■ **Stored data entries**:
※ ※ ※

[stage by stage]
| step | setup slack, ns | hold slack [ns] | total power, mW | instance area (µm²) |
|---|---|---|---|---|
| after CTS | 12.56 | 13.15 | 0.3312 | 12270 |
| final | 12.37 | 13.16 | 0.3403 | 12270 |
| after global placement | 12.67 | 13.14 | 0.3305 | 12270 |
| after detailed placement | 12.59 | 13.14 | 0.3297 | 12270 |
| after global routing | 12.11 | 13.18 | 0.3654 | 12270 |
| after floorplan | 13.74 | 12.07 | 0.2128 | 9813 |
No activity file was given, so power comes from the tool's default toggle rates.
`timescale 1ns / 1ps
module Register_File_HW_3(CLOCK, WD, ENABLE, input_reg, RF_RS1, RF_RS2);
    input CLOCK;  
    input [31:0] WD;  
    input ENABLE;  
    input [31:0] input_reg;  
    output logic [31:0] RF_RS1; 
    output logic [31:0] RF_RS2;  
    logic [31:0]RAM[0:31];  
    logic [4:0] adr1, adr2, wa;  
  initial begin
  int i;
  for (i=0; i<32; i=i+1) begin
    RAM[i] = 0;
  end
end
   always_comb begin
    adr1 = input_reg[19:15];  
    adr2 = input_reg[24:20];  
    wa = input_reg[11:7];  
    RF_RS1 = RAM[adr1]; 
    RF_RS2 = RAM[adr2];
  end
always_ff @ (posedge CLOCK)
    begin
       if(ENABLE)  
       begin
            RAM[wa] <= WD;
       end       
       RAM[0] <= 32'h00;
    end
endmodule
$ cat flow/run.sh
#!/bin/bash
# OpenROAD 26Q1-2900-gdf79404cd8, Yosys 0.63+post, stock flow scripts
make -C /OpenROAD-flow-scripts/flow DESIGN_CONFIG=/design/flow/config.mk WORK_HOME=/design/flow/orfs finish
$ cat flow/config.mk
export PLATFORM = sky130hd
export DESIGN_NAME = Reg_File_with_MUX
export DESIGN_NICKNAME = Reg_File_with_MUX
export VERILOG_FILES = /design/flow/design.v
export SDC_FILE = /design/flow/constraint.sdc
export NUM_CORES = 4
export LEC_CHECK = 1
export CORE_UTILIZATION = 30
$ cat flow/constraint.sdc
current_design Reg_File_with_MUX

set clk_period 9.2
set clk_io_pct 0.2

create_clock -name clk0 -period $clk_period [get_ports {CLOCK}]

set non_clock_inputs [all_inputs -no_clocks]
set_input_delay [expr $clk_period * $clk_io_pct] -clock clk0 $non_clock_inputs
set_output_delay [expr $clk_period * $clk_io_pct] -clock clk0 [all_outputs]
### flow/design.v
module Elevator_controller(
    input clk,rst,
    input lt,gt,eq,wait_complete,
    output reg motor_up,motor_down,door_open,door_close,door_wait,ctrl,
    output reg [2:0] state);
    parameter S0=0,S1=1,S2=2,S3=3,S4=4,S5=5;
    always @(*) begin
        if(rst) begin
            motor_up = 0;
            motor_down = 0;
            door_open = 0;
            door_close = 1;
        end
        else begin
            case(state) 
                S0: begin
                    motor_up <= 0;motor_down <= 0;door_open <= 0; door_close <= 1;door_wait=0;ctrl <= 0;
                end
                S1: begin
                    motor_up <= 1;motor_down <= 0;door_open <= 0; door_close <= 0;door_wait=0;ctrl <= 0;
                end
                S2: begin
                    motor_up <= 0;motor_down <= 1;door_open <= 0; door_close <= 0;door_wait=0;ctrl <= 0;
                end
                S3: begin
                    motor_up <= 0;motor_down <= 0;door_open <= 1; door_close <= 0;door_wait=0;ctrl <= 0;
                end
                S4: begin
                    motor_up <= 0;motor_down <= 0;door_open <= 1; door_close <= 0;door_wait=1;ctrl <= 0;
                end
                S5: begin
                    motor_up <= 0;motor_down <= 0;door_open <= 0; door_close <= 1;door_wait=0;ctrl <= 1;
                end
            endcase
        end 
   end
    always @(posedge clk or posedge rst) begin
        if(rst) begin
            state <= S0;
        end
        else begin
            case(state) 
                S0: begin
                        case({lt,eq,gt})
                            3'b100: state <= S3;
                            3'b010: state <= S3;
                            3'b001:state <= S3;
                            default:state <= S0;
                        endcase
                end
                S1: state <= S4;
                S2: state <= S4;
                S3: begin
                    case({lt,eq,gt}) 
                        3'b100: state <= S2;
                        3'b010: state <= S4;
                        3'b001:state <= S1;
                    endcase
                end
                S4: state <= wait_complete ? S5:S4;
                S5: state <= S0;
                default: state<=S0;
                endcase
          end
     end
endmodule
### flow/run.sh
#!/bin/bash
# OpenROAD 26Q1-2900-gdf79404cd8, Yosys 0.63+post, stock flow scripts
make -C /OpenROAD-flow-scripts/flow DESIGN_CONFIG=/design/flow/config.mk WORK_HOME=/design/flow/orfs finish
### flow/config.mk
export PLATFORM = sky130hd
export DESIGN_NAME = Elevator_controller
export DESIGN_NICKNAME = Elevator_controller
export VERILOG_FILES = /design/flow/design.v
export SDC_FILE = /design/flow/constraint.sdc
export NUM_CORES = 4
export LEC_CHECK = 1
export CORE_AREA = 10 10 70 70
export DIE_AREA = 0 0 80 80
### flow/constraint.sdc
current_design Elevator_controller

set clk_period 1.6
set clk_io_pct 0.2

create_clock -name clk0 -period $clk_period [get_ports {clk}]

set non_clock_inputs [all_inputs -no_clocks]
set_input_delay [expr $clk_period * $clk_io_pct] -clock clk0 $non_clock_inputs
set_output_delay [expr $clk_period * $clk_io_pct] -clock clk0 [all_outputs]
==> reports/qor.txt <==
status: finished clean
initial antenna violation count: 0
post-cts resize count: 1
IO Port Bufs: 14
Area growth, synth to finish: 61.6%
DR vias: 388
GP Congestion: 0.800
Commonest flop: dlxtn_1
CP cell instances: clkdlybuf4s50_1
Hold WS: 0.395 ns
CTS tree: done
Overflow after GRT: 0
antenna diode count: 0
Synth mux share: 0%
Top logic family: simple AND/OR/NAND/NOR gates
DRT Wirelength: 998 microns
Critical Path End Type: output port
stage-log warning count: 25
worst setup margin: 0.0792 ns
Comb gate area: 198 sq um
final setup violation count: 0
DRC: 0
Finished Cell Area: 637 sq um
fillcell total: 388
relative slew slack: 81.8%
Basic Gates by Area: 27.6%
max cap viols: 0
Crit Reg-Reg Startpoint: state[2]
CP Launch Type: flip-flop
Slowest cell on crit path: clkdlybuf4s50_1
number of setup buffers added after CTS: 0
Setup Crit Path Kind: flip-flop to output port
Hold WC Path Type: input pin to asynchronous set/reset pin
vias in the first global route: 365
Synth flops: 9
# H-tree levels: 1
CTS Buffer Depth: 2
core region area: 3420 sq um
ao+oa area frac: 20.3%
Die Y: 80 microns
register pins left without a clock: 6
Post-Syn Instances: 47
number of buffers created by CTS: 3
crit path buf inv count: 1
Cell Type Count: 25
Worst path max stage delay: 0.51 ns
DP Worst Slack: -0.0122 ns
Top delay family on crit path: buffers and inverters
crit path time final: 1.52 ns
Pins Over Slew Limit: 0
clk_skew: 0.00171 ns
Total GRT Usage: 2.83%
yosys adder share: 0%
XOR/XNOR Fraction of Synth Area: 2.22%
drt pass-1 iters: 4
hold_buf cts: 0
die area: 6400 sq um
CTS root buf: clkbuf_4
Worst Reg-to-Reg Cells: 4
fp util: 11.5%
mapped cell area: 394 sq um
asr flop ratio synth: 33.3%
fmax: 658 MHz
R2R setup slack: 0.24 ns
worst path arrival time: 1.20 ns
clk latency late pin: 0.23 ns
Peak VDD IR: 281 uV
layout cell share with drive strength beyond 1: 16.4%
syn avg cell area: 8.39 sq um
Top Ports: 15
initial drt markers: 31
crit path DRT: 1.28 ns
yosys stat area: 394 sq um
RSZ-0062 raised after global routing: false
clock slew seen by the registers of the worst setup and hold paths: 0.04 ns
DP Wirelength: 832 microns
Pwr Density: 1130 nW/um^2
die width: 80 microns
ANT nets after route: 0
Hold Fails Final Rpt: 0
crit-path max FO: 7
Register Area: 166 sq um
global-route wire length before repair: 1.55 mm
EDFF count, synth: 0
vias per std cell: 3.43
RR Endpoint: state[0]
P_leak: 0.274 nW
WL/cell: 8.83 microns
pin count of the biggest net entering global routing: 12
Setup TNS Final: 0 ns
crit share post-route: 95.0%
# rows: 21
YS warnings: 1
actual slew at the worst max-slew pin: 0.270 ns
number of unconstrained endpoints: 12
dpl cell area: 609 sq um
yosys cell count: 47
## per-stage QoR
stage	util, %	cells	power, mW
global route	18.6	113	0.793
detailed placement	17.8	109	0.591
global placement	17.8	109	0.587
CTS	18.6	113	0.735
finish	18.6	113	0.718
floorplan	-	47	0.430
## routing by layer
metal | part of all wire, % | global-route usage [%]
met1 | 49 | 4.22
met2 | 40 | 3.77
met3 | 8.6 | 0.568
met4 | 1.8 | 1.23
met5 | 0 | 0
## cell usage after synthesis (2+ instances only)
library cell  n  area share (%)
dlxtn_1       6              23
dfrtp_1       3              19
inv_1         3             2.9
o21ai_0       3             3.8
a21oi_1       2             2.5
nor4b_1       2             4.4
nand2_1       4             3.8
nor2_1        6             5.7
a21o_1        2             3.8
## cell type report
type / instances / share of cell area, %
Sequential cell: 9 / 26.1
Multi-Input combinational cell: 32 / 31.0
Clock buffer: 4 / 4.13
Timing Repair Buffer: 19 / 27.9
Tap cell: 46 / 9.04
Inverter: 3 / 1.77
## placed cells by master (no fill, tap or decap)
cell type,Yosys,layout
o211ai_1,1,1
nand3_1,1,1
or3b_1,1,1
nand2_1,4,4
and3_1,1,1
a221o_1,1,1
dfrtp_2,0,1
and3_2,1,1
xor2_1,1,1
nand3b_1,1,1
or2_1,1,1
nor2b_1,1,1
nor2_1,6,6
clkbuf_1,1,1
nor4b_1,2,2
buf_4,0,5
o41ai_2,1,1
a21oi_1,2,2
clkbuf_4,0,3
nor4_1,1,1
a31oi_1,1,1
clkdlybuf4s50_1,0,14
o21ai_0,3,3
dlxtn_1,6,6
a21o_1,2,2
dfrtp_1,3,2
inv_1,3,3
## cell families after synthesis
kind of cell,count (synthesis)
buf+inv,6
flops,3
compound gates,11
latches,6
simple gates,20
xor+xnor,1
## state kept, by name, summed over array words and instances, names as in the netlist
register    count
ctrl            1
door_close      1
door_open       1
door_wait       1
motor_down      1
motor_up        1
state           3
## worst max path at each step
stage | from | to | slack, ns | cells past startpoint
CTS | state[2] | state[2] | 0.06 | 1
global route | state[2] | state[2] | 0.04 | 1
finish | state[2] | state[2] | 0.08 | 1
## power by group
part | internal [mW] | total [mW] | switching [mW]
Combinational | 0.215 | 0.362 | 0.147
Clock | 0.0934 | 0.131 | 0.0381
Sequential | 0.151 | 0.224 | 0.0735
Total | 0.459 | 0.718 | 0.259
Power figures rest on the tool's default switching activity, not on a simulated workload.
[flow/config.mk]
export PLATFORM = sky130hd
export DESIGN_NAME = Elevator_datapath
export DESIGN_NICKNAME = Elevator_datapath
export VERILOG_FILES = /design/flow/design.v
export SDC_FILE = /design/flow/constraint.sdc
export NUM_CORES = 4
export LEC_CHECK = 1
export CORE_AREA = 10 10 70 70
export DIE_AREA = 0 0 80 80
[flow/constraint.sdc]
current_design Elevator_datapath

set clk_period 2.3
set clk_io_pct 0.2

create_clock -name clk0 -period $clk_period [get_ports {clk}]

set non_clock_inputs [all_inputs -no_clocks]
set_input_delay [expr $clk_period * $clk_io_pct] -clock clk0 $non_clock_inputs
set_output_delay [expr $clk_period * $clk_io_pct] -clock clk0 [all_outputs]
[flow/design.v]
module Elevator_datapath(
    input clk,
    input rst,
    input ctrl,
    input [1:0] Req_floor,
    input door_wait,
    input door_close,
    output [1:0] Current_floor,
    output wait_complete,
    output [2:0] count, 
    output lt,gt,eq);
    floorreg mod1(clk,rst,Current_floor,Req_floor,ctrl);
    comparator mod2(rst,Current_floor,Req_floor,lt,gt,eq);
    counter mod3(clk,rst,door_wait,door_close,wait_complete,count);
endmodule
module comparator(
        input rst,
        output [1:0] current_floor,
        input [1:0] Req_floor,
        output reg lt,gt,eq);  
        always @(*) begin
        if(rst) begin
            lt=0;gt=0;eq=0;
        end
       else begin
                lt = current_floor > Req_floor;
                gt = current_floor < Req_floor;
                eq = current_floor == Req_floor;
             end
        end
endmodule
module counter(
    input clk,rst, 
    input door_wait, 
    input door_close,
    output reg wait_complete,
    output reg [2:0] count);
    always @(posedge clk or posedge rst) begin
        if(rst) begin
            wait_complete <= 0;
            count <= 0;
         end
        else  begin
            if(door_wait) begin
                count <= count+1;
            end
            if(count == 5) begin
                count <= 0;
                wait_complete <= 1;
            end
            else 
                wait_complete <= 0;
       end
    end
endmodule
module floorreg(
    input clk,
    input rst,
    output reg [1:0]current_floor,
    input [1:0] Req_floor,
    input ctrl);
    always @(posedge clk or posedge rst) begin   
        if(rst) begin
            current_floor <= 1;
        end
        else
            current_floor <= ctrl ? Req_floor:current_floor;
    end
endmodule 
[flow/run.sh]
#!/bin/bash
# OpenROAD 26Q1-2900-gdf79404cd8, Yosys 0.63+post, stock flow scripts
make -C /OpenROAD-flow-scripts/flow DESIGN_CONFIG=/design/flow/config.mk WORK_HOME=/design/flow/orfs finish
==> CHANGELOG.md <==
## Flow update

- Result of the run: complete, no violations
- Startpoint type of the worst setup path: register
- Drt initial violations: 4
- Global placer's final weighted congestion: about 0.7
- Clk ins delay skew pair: ~0.25 ns
- Clock buffer count from CTS: 3
- Simple-gate portion of the synthesized area: 0.273
- Die Wd: 80 microns
- Worst setup path category: register to output pin
- Synth Area in Adders: 0.0791
- Count of yosys warnings during synthesis: 3
- Vias after detailed routing: ~290
- Minimum clock period: roughly 2.2 ns
- Cell total in the yosys stat output: 31
- Startpoint of the worst-slack reg-to-reg timing path: mod3.count[0]
- Worst clock skew: 0.00314 ns
- Vias in the first global route: around 320
- Complex Gates by Area: 0.0632
- Top-level port count: 16
- Net switching power: 0.114 mW
- Fmax achieved: 449 MHz
- Final clock period utilization by the worst path: 0.969
- Antenna violations before repair: 0
- Synthesized instance count: 31
- Diodes inserted: 0
- Number of hold-repair buffers added at the cts stage: 0
- WL/cell: 8.47 microns
- Sw Share: 0.276
- Finish-stage setup viols: 0
- Htree depth: 1
- Antenna-violating nets left: 0
- Largest net degree at the start of global routing: 8
- Category of the worst setup path capture point: output pin
- Hold depth: 2
- Worst R2R Setup Slack: approximately 1.3 ns
- Cell taking the most area after synthesis: sky130_fd_sc_hd__dfrtp_1
- Sequential power share: 0.413
- Fill cells: between 300 and 400
- Synth top area cells: sky130_fd_sc_hd__dfrtp_1 (40%), sky130_fd_sc_hd__dfstp_2 (8.3%), sky130_fd_sc_hd__ha_1 (7.9%)
- Total negative slack for setup checks: 0 ns
- Clock tree sinks: 6
- Maximum number of buffers from clock root to sink: 2
- I/O Buffers: 14
- Top fanout value on the critical path: 2
- Reg2reg path depth: 2
- Global-route wire length before repair: between 1000 and 1500 microns
- Final Max Slew Viols: 0
- Total track usage: 0.0281
- Yosys synthesis chip area: approximately 320 sq um
- Worst-Margin Slew: roughly 0.20 ns
- Synthesized area per cell: just over 10 sq um
- Clock root buffer: sky130_fd_sc_hd__clkbuf_4
- FP Util: 0.0927
- Clock Power Share: 0.264
- Vias per Instance: about 3.0
- Synth logic family: simple AND/OR/NAND/NOR gates
- Number of optimization iterations in the first detailed-route pass: 2
- Number of rows in the core area: 21
- Crit path to: lt
- Commonest cells after routing, fill and taps aside: sky130_fd_sc_hd__clkdlybuf4s50_1 (11), sky130_fd_sc_hd__dfrtp_1 (5)
- Pwr per Cell Area: approximately 750 nW/um^2
- Peak VDD IR: about 0.49 mV
- Tightest slew margin relative to the limit: 0.866
- Data required time at the worst endpoint: around 1.8 ns
- Syn Std Cell Area: 317 sq um
- Reg-to-reg endpoint: mod3.count[1]
- Area after detailed placement: around 520 sq um
- Clock transition at the register clock pins on the worst setup and hold paths after CTS: about 0.05 ns
- Min-delay src: mod1.current_floor[0]
- Core region area: 3420 sq um
- Area growth, synth to finish: 72.7%
- Area share of xor/xnor cells in the synthesized design: 0
- Setup repair after global routing missed its margin: no
- Post-route cell area: around 550 sq um
- Area fraction in mux cells: 0.0711
- Synth Seq Share: 0.478
- Critical path data arrival time: roughly 1.8 ns
- CTS tree: done
- Hold Crit Class: register to register
- Leakage power: approximately 0.24 nW
- Top-area cell type share of the netlist area: 0.395
- Count of state elements after synthesis: 6
- Worst Setup Slack, final: between 0.07 and 0.08 ns
- Die Y-Extent: ~80 microns
- Number of distinct library cells after synthesis: 20
- Final Hold Vio Count: 0
- Placement-stage worst setup slack: -0.208 ns
- Startpoint of the most critical setup path: mod1.current_floor[0]
- End-of-flow core utilization: 0.160
- Setup bufs post-CTS: 0
- Number of remaining DRC errors: 0
- Max-Cap Viols: 0
- Die outline area: between 6000 and 7000 sq um
- Cell-internal power: between 0.2 and 0.3 mW
- Part of the power in combinational logic: 0.322
- Most instantiated logic cell after routing: sky130_fd_sc_hd__clkdlybuf4s50_1
- Fraction of layout instances using a drive strength above 1: 0.160
- Tool Warnings: 26
- Overflow after GRT: 0
- Total Routed Length: just over 800 microns
-- critical path: stages (launching register included) --
cell and delay (ns):
sky130_fd_sc_hd__dfstp_2 0.52, sky130_fd_sc_hd__inv_1 0.05, sky130_fd_sc_hd__ha_1 0.26, sky130_fd_sc_hd__nand2_1 0.09
sky130_fd_sc_hd__o211a_1 0.14, sky130_fd_sc_hd__clkdlybuf4s50_1 0.46
-- per-layer routing --
metal,GRT usage,vias up,part of all wire
li1,-,143,-
met1,0.0350,127,0.49
met3,0.0261,0,0.19
met5,0,-,0
met2,0.0345,18,0.32
met4,0.00528,0,0
-- cell type report --
| type | count | area (sq um) | share of cell area |
|---|---|---|---|
| Multi-Input combinational cell | 22 | 156 | 0.286 |
| Sequential cell | 6 | 151 | 0.277 |
| Timing Repair Buffer | 15 | 144 | 0.263 |
| Tap cell | 46 | 57.6 | 0.105 |
| Clock buffer | 4 | 26.3 | 0.0481 |
| Inverter | 3 | 11.3 | 0.0206 |
-- worst min-delay path by stage --
| stage | to | slack [ns] |
|---|---|---|
| 4_1_cts | mod1.current_floor[0] | 0.51 |
| 5_1_grt | mod1.current_floor[0] | 0.56 |
| 6_report | mod1.current_floor[0] | 0.51 |
-- power by group through the flow --
stage	registers [mW]	logic (mW)	clock network (mW)
finish	0.170	0.133	0.109
global route	0.176	0.152	0.129
CTS	0.171	0.137	0.113
-- logic make-up after synthesis --
kind of cell,Yosys count
mux,2
compound gates,3
simple gates,15
buf+inv,3
flops,6
fa+ha+maj,2
-- flip-flops by register name (all words and copies together), names as in the netlist --
name,count
mod1.current_floor,2
mod3.count,3
mod3.wait_complete,1
-- repair_timing --
| item | in CTS | in global routing |
|---|---|---|
| pin swaps | 3 | 3 |
| setup endpoints to repair | 3 | 1 |
| gates resized | 4 | 0 |
-- cell usage after synthesis, drive strengths merged --
cell,number
dfrtp,5
inv,3
nand2,3
ha,2
mux2,2
nor2,2
nor2b,2
o21ai,2
or2b,2
and2,1
dfstp,1
nand2b,1
nand3,1
nand3b,1
nand4b,1
nor3,1
o211a,1
-- metrics by stage --
| step | hold slack (ns) | power [mW] | instances |
|---|---|---|---|
| 6_report | 0.506 | 0.412 | 96 |
| 2_1_floorplan | 0.258 | 0.214 | 31 |
| 3_3_place_gp | 0.498 | 0.303 | 92 |
| 5_1_grt | 0.561 | 0.457 | 96 |
| 3_5_place_dp | 0.505 | 0.308 | 92 |
| 4_1_cts | 0.514 | 0.421 | 96 |
Power figures rest on the tool's default switching activity, not on a simulated workload.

※ ※ ※

■ **WHAT YOU HAVE TO DO**: What is needed is every line of the records that contains the word "library".

■ **EXPECTED ANSWER**:
library cell  n  area share (%)
- Number of distinct library cells after synthesis: 20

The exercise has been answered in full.